Like any change to a well-established model, the networks’ efforts to break away from the traditional development cycle is undergoing growing pains. There have been issues for studios who don’t have a pilot to show to international buyers at the May screenings because production has been shifted to off-season or because projects have received what Fox refers to “an off-cycle commitment for further investment towards series production,” meaning an order for backup scripts and a bible but no tape. Then there is the issue for writers hired on the projects that have no formal green light.

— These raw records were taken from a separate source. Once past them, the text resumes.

**src/rtl/rvdec_pkg.sv**
```systemverilog
// Shared types and codes for the RV32IMF instruction decoder.
`default_nettype none

package rvdec_pkg;

    // Result kind codes
    typedef logic [1:0] t_kind;
    localparam t_kind KIND_INSTR   = 2'd0;
    localparam t_kind KIND_UNKNOWN = 2'd1;
    localparam t_kind KIND_DATA    = 2'd2;

    // Major opcodes, bits 6..2 of the word
    typedef logic [4:0] t_opc;
    localparam t_opc OPC_LOAD    = 5'h00;
    localparam t_opc OPC_LOAD_FP = 5'h01;
    localparam t_opc OPC_OP_IMM  = 5'h04;
    localparam t_opc OPC_AUIPC   = 5'h05;
    localparam t_opc OPC_STORE   = 5'h08;
    localparam t_opc OPC_STOREFP = 5'h09;
    localparam t_opc OPC_OP      = 5'h0C;
    localparam t_opc OPC_LUI     = 5'h0D;
    localparam t_opc OPC_MADD    = 5'h10;
    localparam t_opc OPC_MSUB    = 5'h11;
    localparam t_opc OPC_NMSUB   = 5'h12;
    localparam t_opc OPC_NMADD   = 5'h13;
    localparam t_opc OPC_OP_FP   = 5'h14;
    localparam t_opc OPC_BRANCH  = 5'h18;
    localparam t_opc OPC_JALR    = 5'h19;
    localparam t_opc OPC_JAL     = 5'h1B;

    // funct7 codes
    typedef logic [6:0] t_f7;
    localparam t_f7 F7_BASE  = 7'h00;
    localparam t_f7 F7_MULDV = 7'h01;
    localparam t_f7 F7_ALT   = 7'h20;
    localparam t_f7 F7_FADD  = 7'h00;
    localparam t_f7 F7_FSUB  = 7'h04;
    localparam t_f7 F7_FMUL  = 7'h08;
    localparam t_f7 F7_FDIV  = 7'h0C;
    localparam t_f7 F7_FSQRT = 7'h2C;
    localparam t_f7 F7_FSGNJ = 7'h10;
    localparam t_f7 F7_FMNMX = 7'h14;
    localparam t_f7 F7_FCVTW = 7'h60;
    localparam t_f7 F7_FMVXW = 7'h70;
    localparam t_f7 F7_FCMP  = 7'h50;
    localparam t_f7 F7_FCVTS = 7'h68;
    localparam t_f7 F7_FMVWX = 7'h78;

    // Mnemonic numbers
    typedef logic [6:0] t_mnem;
    localparam t_mnem MN_NONE     = 7'd0;
    localparam t_mnem MN_LUI      = 7'd1;
    localparam t_mnem MN_AUIPC    = 7'd2;
    localparam t_mnem MN_ADDI     = 7'd3;
    localparam t_mnem MN_SLTI     = 7'd4;
    localparam t_mnem MN_SLTIU    = 7'd5;
    localparam t_mnem MN_XORI     = 7'd6;
    localparam t_mnem MN_ORI      = 7'd7;
    localparam t_mnem MN_ANDI     = 7'd8;
    localparam t_mnem MN_SLLI     = 7'd9;
    localparam t_mnem MN_SRLI     = 7'd10;
    localparam t_mnem MN_SRAI     = 7'd11;
    localparam t_mnem MN_ADD      = 7'd12;
    localparam t_mnem MN_SUB      = 7'd13;
    localparam t_mnem MN_MUL      = 7'd14;
    localparam t_mnem MN_SLL      = 7'd15;
    localparam t_mnem MN_MULH     = 7'd16;
    localparam t_mnem MN_SLT      = 7'd17;
    localparam t_mnem MN_MULHSU   = 7'd18;
    localparam t_mnem MN_SLTU     = 7'd19;
    localparam t_mnem MN_MULHU    = 7'd20;
    localparam t_mnem MN_XOR      = 7'd21;
    localparam t_mnem MN_DIV      = 7'd22;
    localparam t_mnem MN_SRL      = 7'd23;
    localparam t_mnem MN_SRA      = 7'd24;
    localparam t_mnem MN_DIVU     = 7'd25;
    localparam t_mnem MN_OR       = 7'd26;
    localparam t_mnem MN_REM      = 7'd27;
    localparam t_mnem MN_AND      = 7'd28;
    localparam t_mnem MN_REMU     = 7'd29;
    localparam t_mnem MN_LB       = 7'd30;
    localparam t_mnem MN_LH       = 7'd31;
    localparam t_mnem MN_LW       = 7'd32;
    localparam t_mnem MN_LBU      = 7'd33;
    localparam t_mnem MN_LHU      = 7'd34;
    localparam t_mnem MN_SB       = 7'd35;
    localparam t_mnem MN_SH       = 7'd36;
    localparam t_mnem MN_SW       = 7'd37;
    localparam t_mnem MN_JAL      = 7'd38;
    localparam t_mnem MN_JALR     = 7'd39;
    localparam t_mnem MN_BEQ      = 7'd40;
    localparam t_mnem MN_BNE      = 7'd41;
    localparam t_mnem MN_BLT      = 7'd42;
    localparam t_mnem MN_BGE      = 7'd43;
    localparam t_mnem MN_BLTU     = 7'd44;
    localparam t_mnem MN_BGEU     = 7'd45;
    localparam t_mnem MN_FMADD_S  = 7'd46;
    localparam t_mnem MN_FADD_S   = 7'd50;
    localparam t_mnem MN_FSUB_S   = 7'd51;
    localparam t_mnem MN_FMUL_S   = 7'd52;
    localparam t_mnem MN_FDIV_S   = 7'd53;
    localparam t_mnem MN_FSQRT_S  = 7'd54;
    localparam t_mnem MN_FSGNJ_S  = 7'd55;
    localparam t_mnem MN_FSGNJN_S = 7'd56;
    localparam t_mnem MN_FSGNJX_S = 7'd57;
    localparam t_mnem MN_FMIN_S   = 7'd58;
    localparam t_mnem MN_FMAX_S   = 7'd59;
    localparam t_mnem MN_FCVT_W_S = 7'd60;
    localparam t_mnem MN_FCVT_WU_S = 7'd61;
    localparam t_mnem MN_FMV_X_W  = 7'd62;
    localparam t_mnem MN_FEQ_S    = 7'd63;
    localparam t_mnem MN_FLT_S    = 7'd64;
    localparam t_mnem MN_FLE_S    = 7'd65;
    localparam t_mnem MN_FCVT_S_W = 7'd66;
    localparam t_mnem MN_FCVT_S_WU = 7'd67;
    localparam t_mnem MN_FMV_W_X  = 7'd68;
    localparam t_mnem MN_FLW      = 7'd69;
    localparam t_mnem MN_FSW      = 7'd70;

    // One decoded result item
    typedef struct packed {
        t_kind              kind;
        t_mnem              mnemonic;
        logic [4:0]         dest_reg;
        logic [4:0]         src1_reg;
        logic [4:0]         src2_reg;
        logic [4:0]         src3_reg;
        logic signed [31:0] immediate;
        logic               end_marker;
        logic [31:0]        data_word;
    } t_result;

endpackage

`default_nettype wire

```
**src/rtl/rv32imf_instruction_decoder_top.sv**
```systemverilog
// Top level of the RV32IMF instruction decoder: input register, decode, result register.
//
// Channel   Dir  tdata                          tuser   tlast
// s_axis    in   instr_word[31:0]               -       -
// m_axis    out  mnemonic..data_word, 96 bits   kind    end_marker
//
// One item per cycle unless stalled; the input register feeds the result register.
// The critical path is the opcode/funct decode between the two registers.
// Reset clears both valid flags and returns to the instruction section.
// A stalled result holds in the output register; the input register still
// takes one more item, and the input side stalls only when both are full.
`default_nettype none

module rv32imf_instruction_decoder_top (
    input  wire logic        i_clk,
    input  wire logic        i_rst_n,
    // instr_word[31:0]
    input  wire logic [31:0] i_s_axis_tdata,
    input  wire logic        i_s_axis_tvalid,
    output      logic        o_s_axis_tready,
    // mnemonic[6:0], dest_reg[11:7], src1_reg[16:12], src2_reg[21:17],
    // src3_reg[26:22], immediate[58:27], data_word[90:59], zero[95:91]
    output      logic [95:0] o_m_axis_tdata,
    // kind[1:0]
    output      logic [1:0]  o_m_axis_tuser,
    // end_marker
    output      logic        o_m_axis_tlast,
    output      logic        o_m_axis_tvalid,
    input  wire logic        i_m_axis_tready
);
    import rvdec_pkg::*;

    logic        r_in_valid;
    logic [31:0] r_in_word;
    logic        r_out_valid;
    t_result     r_out;
    logic        r_data_section;
    t_result     dec_result;
    logic        advance;

    // The input register moves on when the result register is free or drains
    assign advance         = !r_out_valid || i_m_axis_tready;
    assign o_s_axis_tready = !r_in_valid || advance;

    rvdec_decode u_decode (
        .i_data_section (r_data_section),
        .i_word         (r_in_word),
        .o_result       (dec_result)
    );

    // Input register
    always_ff @(posedge i_clk) begin
        if (!i_rst_n) begin
            r_in_valid <= 1'b0;
        end else if (o_s_axis_tready) begin
            r_in_valid <= i_s_axis_tvalid;
        end
    end

    always_ff @(posedge i_clk) begin
        if (o_s_axis_tready && i_s_axis_tvalid) begin
            r_in_word <= i_s_axis_tdata;
        end
    end

    // Result register and section flag
    always_ff @(posedge i_clk) begin
        if (!i_rst_n) begin
            r_out_valid    <= 1'b0;
            r_data_section <= 1'b0;
        end else if (advance) begin
            r_out_valid <= r_in_valid;
            if (r_in_valid && dec_result.end_marker) begin
                r_data_section <= 1'b1;
            end
        end
    end

    always_ff @(posedge i_clk) begin
        if (advance && r_in_valid) begin
            r_out <= dec_result;
        end
    end

    // Output packing
    assign o_m_axis_tvalid = r_out_valid;
    assign o_m_axis_tuser  = r_out.kind;
    assign o_m_axis_tlast  = r_out.end_marker;
    assign o_m_axis_tdata  = {5'd0, r_out.data_word, r_out.immediate,
                              r_out.src3_reg, r_out.src2_reg, r_out.src1_reg,
                              r_out.dest_reg, r_out.mnemonic};

    // Once in the data section, only reset leaves it
    a_section_sticky: assert property (@(posedge i_clk) disable iff (!i_rst_n)
        r_data_section |=> r_data_section)
        else $error("data section flag dropped without reset");

    // An end marker result has already switched the section
    a_end_sets_section: assert property (@(posedge i_clk) disable iff (!i_rst_n)
        (r_out_valid && r_out.end_marker) |->
            (r_data_section && r_out.kind == KIND_INSTR && r_out.mnemonic == MN_JAL))
        else $error("end marker without section switch");

    // Unrecognized words carry no mnemonic and no immediate
    a_unknown_clean: assert property (@(posedge i_clk) disable iff (!i_rst_n)
        (r_out_valid && r_out.kind == KIND_UNKNOWN) |->
            (r_out.mnemonic == MN_NONE && r_out.immediate == 32'sd0))
        else $error("unknown word with mnemonic or immediate");

    // A data word only follows an end marker
    a_data_after_end: assert property (@(posedge i_clk) disable iff (!i_rst_n)
        (r_out_valid && r_out.kind == KIND_DATA) |-> r_data_section)
        else $error("data word outside data section");

endmodule

`default_nettype wire

```
**src/rtl/rvdec_decode.sv**
```systemverilog
// Combinational decode of one instruction word into a result item.
`default_nettype none

module rvdec_decode (
    input  wire logic              i_data_section,
    input  wire logic [31:0]       i_word,
    output rvdec_pkg::t_result     o_result
);
    import rvdec_pkg::*;

    logic [4:0]  opc;
    logic [2:0]  f3;
    logic [6:0]  f7;
    logic [4:0]  rd;
    logic [4:0]  rs2;
    logic [31:0] i_imm;
    logic [31:0] s_imm;
    logic [31:0] b_imm;
    logic [31:0] j_imm;
    logic [31:0] u_imm;
    logic [31:0] sh_imm;
    t_mnem       mn;
    logic [31:0] imm;
    logic        is_end;

    // Field slices and format immediates
    assign opc    = i_word[6:2];
    assign f3     = i_word[14:12];
    assign f7     = i_word[31:25];
    assign rd     = i_word[11:7];
    assign rs2    = i_word[24:20];
    assign i_imm  = {{20{i_word[31]}}, i_word[31:20]};
    assign s_imm  = {{20{i_word[31]}}, i_word[31:25], i_word[11:7]};
    assign b_imm  = {{19{i_word[31]}}, i_word[31], i_word[7], i_word[30:25],
                     i_word[11:8], 1'b0};
    assign j_imm  = {{11{i_word[31]}}, i_word[31], i_word[19:12], i_word[20],
                     i_word[30:21], 1'b0};
    assign u_imm  = {i_word[31:12], 12'h000};
    assign sh_imm = {27'd0, rs2};

    // Mnemonic and immediate select
    always_comb begin
        mn  = MN_NONE;
        imm = 32'd0;
        if (i_word[1:0] == 2'b11) begin
            case (opc)
                OPC_LUI: begin
                    mn  = MN_LUI;
                    imm = u_imm;
                end
                OPC_AUIPC: begin
                    mn  = MN_AUIPC;
                    imm = u_imm;
                end
                OPC_OP_IMM: begin
                    case (f3)
                        3'd0: mn = MN_ADDI;
                        3'd1: mn = (f7 == F7_BASE) ? MN_SLLI : MN_NONE;
                        3'd2: mn = MN_SLTI;
                        3'd3: mn = MN_SLTIU;
                        3'd4: mn = MN_XORI;
                        3'd5: begin
                            if (f7 == F7_BASE) mn = MN_SRLI;
                            else if (f7 == F7_ALT) mn = MN_SRAI;
                            else mn = MN_NONE;
                        end
                        3'd6: mn = MN_ORI;
                        default: mn = MN_ANDI;
                    endcase
                    // shifts carry the shift amount, the rest the I immediate
                    if (mn == MN_NONE) imm = 32'd0;
                    else if (f3 == 3'd1 || f3 == 3'd5) imm = sh_imm;
                    else imm = i_imm;
                end
                OPC_OP: begin
                    if (f7 == F7_BASE) begin
                        case (f3)
                            3'd0: mn = MN_ADD;
                            3'd1: mn = MN_SLL;
                            3'd2: mn = MN_SLT;
                            3'd3: mn = MN_SLTU;
                            3'd4: mn = MN_XOR;
                            3'd5: mn = MN_SRL;
                            3'd6: mn = MN_OR;
                            default: mn = MN_AND;
                        endcase
                    end else if (f7 == F7_MULDV) begin
                        case (f3)
                            3'd0: mn = MN_MUL;
                            3'd1: mn = MN_MULH;
                            3'd2: mn = MN_MULHSU;
                            3'd3: mn = MN_MULHU;
                            3'd4: mn = MN_DIV;
                            3'd5: mn = MN_DIVU;
                            3'd6: mn = MN_REM;
                            default: mn = MN_REMU;
                        endcase
                    end else if (f7 == F7_ALT) begin
                        if (f3 == 3'd0) mn = MN_SUB;
                        else if (f3 == 3'd5) mn = MN_SRA;
                        else mn = MN_NONE;
                    end
                end
                OPC_LOAD: begin
                    case (f3)
                        3'd0: mn = MN_LB;
                        3'd1: mn = MN_LH;
                        3'd2: mn = MN_LW;
                        3'd4: mn = MN_LBU;
                        3'd5: mn = MN_LHU;
                        default: mn = MN_NONE;
                    endcase
                    imm = (mn == MN_NONE) ? 32'd0 : i_imm;
                end
                OPC_STORE: begin
                    case (f3)
                        3'd0: mn = MN_SB;
                        3'd1: mn = MN_SH;
                        3'd2: mn = MN_SW;
                        default: mn = MN_NONE;
                    endcase
                    imm = (mn == MN_NONE) ? 32'd0 : s_imm;
                end
                OPC_BRANCH: begin
                    case (f3)
                        3'd0: mn = MN_BEQ;
                        3'd1: mn = MN_BNE;
                        3'd4: mn = MN_BLT;
                        3'd5: mn = MN_BGE;
                        3'd6: mn = MN_BLTU;
                        3'd7: mn = MN_BGEU;
                        default: mn = MN_NONE;
                    endcase
                    imm = (mn == MN_NONE) ? 32'd0 : b_imm;
                end
                OPC_JAL: begin
                    mn  = MN_JAL;
                    imm = j_imm;
                end
                OPC_JALR: begin
                    if (f3 == 3'd0) begin
                        mn  = MN_JALR;
                        imm = i_imm;
                    end
                end
                OPC_MADD, OPC_MSUB, OPC_NMSUB, OPC_NMADD: begin
                    // fused forms need single-precision format bits
                    if (i_word[26:25] == 2'b00) mn = MN_FMADD_S + {5'd0, opc[1:0]};
                end
                OPC_OP_FP: begin
                    case (f7)
                        F7_FADD:  mn = MN_FADD_S;
                        F7_FSUB:  mn = MN_FSUB_S;
                        F7_FMUL:  mn = MN_FMUL_S;
                        F7_FDIV:  mn = MN_FDIV_S;
                        F7_FSQRT: mn = (rs2 == 5'd0) ? MN_FSQRT_S : MN_NONE;
                        F7_FSGNJ: begin
                            case (f3)
                                3'd0: mn = MN_FSGNJ_S;
                                3'd1: mn = MN_FSGNJN_S;
                                3'd2: mn = MN_FSGNJX_S;
                                default: mn = MN_NONE;
                            endcase
                        end
                        F7_FMNMX: begin
                            case (f3)
                                3'd0: mn = MN_FMIN_S;
                                3'd1: mn = MN_FMAX_S;
                                default: mn = MN_NONE;
                            endcase
                        end
                        F7_FCVTW: begin
                            case (rs2)
                                5'd0: mn = MN_FCVT_W_S;
                                5'd1: mn = MN_FCVT_WU_S;
                                default: mn = MN_NONE;
                            endcase
                        end
                        F7_FMVXW: begin
                            mn = (f3 == 3'd0 && rs2 == 5'd0) ? MN_FMV_X_W : MN_NONE;
                        end
                        F7_FCMP: begin
                            case (f3)
                                3'd0: mn = MN_FLE_S;
                                3'd1: mn = MN_FLT_S;
                                3'd2: mn = MN_FEQ_S;
                                default: mn = MN_NONE;
                            endcase
                        end
                        F7_FCVTS: begin
                            case (rs2)
                                5'd0: mn = MN_FCVT_S_W;
                                5'd1: mn = MN_FCVT_S_WU;
                                default: mn = MN_NONE;
                            endcase
                        end
                        F7_FMVWX: begin
                            mn = (f3 == 3'd0 && rs2 == 5'd0) ? MN_FMV_W_X : MN_NONE;
                        end
                        default: mn = MN_NONE;
                    endcase
                end
                OPC_LOAD_FP: begin
                    if (f3 == 3'd2) begin
                        mn  = MN_FLW;
                        imm = i_imm;
                    end
                end
                OPC_STOREFP: begin
                    if (f3 == 3'd2) begin
                        mn  = MN_FSW;
                        imm = s_imm;
                    end
                end
                default: begin
                    mn  = MN_NONE;
                    imm = 32'd0;
                end
            endcase
        end
    end

    // JAL x0 with zero offset ends the instruction section
    assign is_end = (mn == MN_JAL) && (rd == 5'd0) && (imm == 32'd0);

    // Assemble the result; data words carry only the echoed word
    always_comb begin
        o_result           = '0;
        o_result.data_word = i_word;
        if (i_data_section) begin
            o_result.kind = KIND_DATA;
        end else begin
            o_result.kind       = (mn == MN_NONE) ? KIND_UNKNOWN : KIND_INSTR;
            o_result.mnemonic   = mn;
            o_result.dest_reg   = rd;
            o_result.src1_reg   = i_word[19:15];
            o_result.src2_reg   = rs2;
            o_result.src3_reg   = i_word[31:27];
            o_result.immediate  = imm;
            o_result.end_marker = is_end;
        end
    end

endmodule

`default_nettype wire

```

This is not a new phenomenon — Starz, for example, assembles a writers room and gets scripts ready as part of its development process because it only orders projects straight to series. But more and more broadcast networks are now embracing the off-cycle and straight to series models and, hedging their bets, invest in small writers rooms (an average of 3 people) working for 4-10 weeks to produce multiple scripts and a bible that network brass evaluate before making an episodic commitment. Fox and NBC have been the most active in the field, with the others also exploring the idea. The model has raised concerns for writers as it allows the studio to hire scribes at scale (minimum pay) per WGA article 14 (“writers in additional capacity”) and not adhere to writers’ “quotes,” which is the per-episode fee to which they are entitled based on experience. It also allows studios to ask for lengthy holds of up to 6-8 months on the writers after they finish work while the network makes a decision on the series.
Industry sources argue that, like in every free-market transaction, this is a case of supply and demand, with senior-level, in-demand writers able to command higher-than-scale fees for work on scripts in those pre-green-light writers rooms, and they can refuse the hold. But younger writers with no leverage are at a disadvantage and would likely take the scale pay and lengthy hold deals. The holds are particularly difficult on writers as they can take them out of commission during the April-June mad dash called “staffing season” when all new broadcast series for next season hire their writers. On the other hand, the proliferation of projects that set up writers room in lieu of pilot provide more employment opportunities for writers — often during periods when there are not that many alternative options. Like with anything new, the terms of the writers rooms employment will likely evolve if the direct-to-series model takes hold. It may get a nudge from the ongoing WGA negotiations with the studios. The lengthy writers holds have been a long-time peeve for those working in cable where series produce shorter seasons, leaving scribes idle for long periods of time between seasons (6-8 months) when they can’t write or produce a pilot or take another job. I hear the lack of regulations in cable, where scripted production has expanded tremendously since the writers strike of 2007-2008, would likely be a major issue at the negotiations.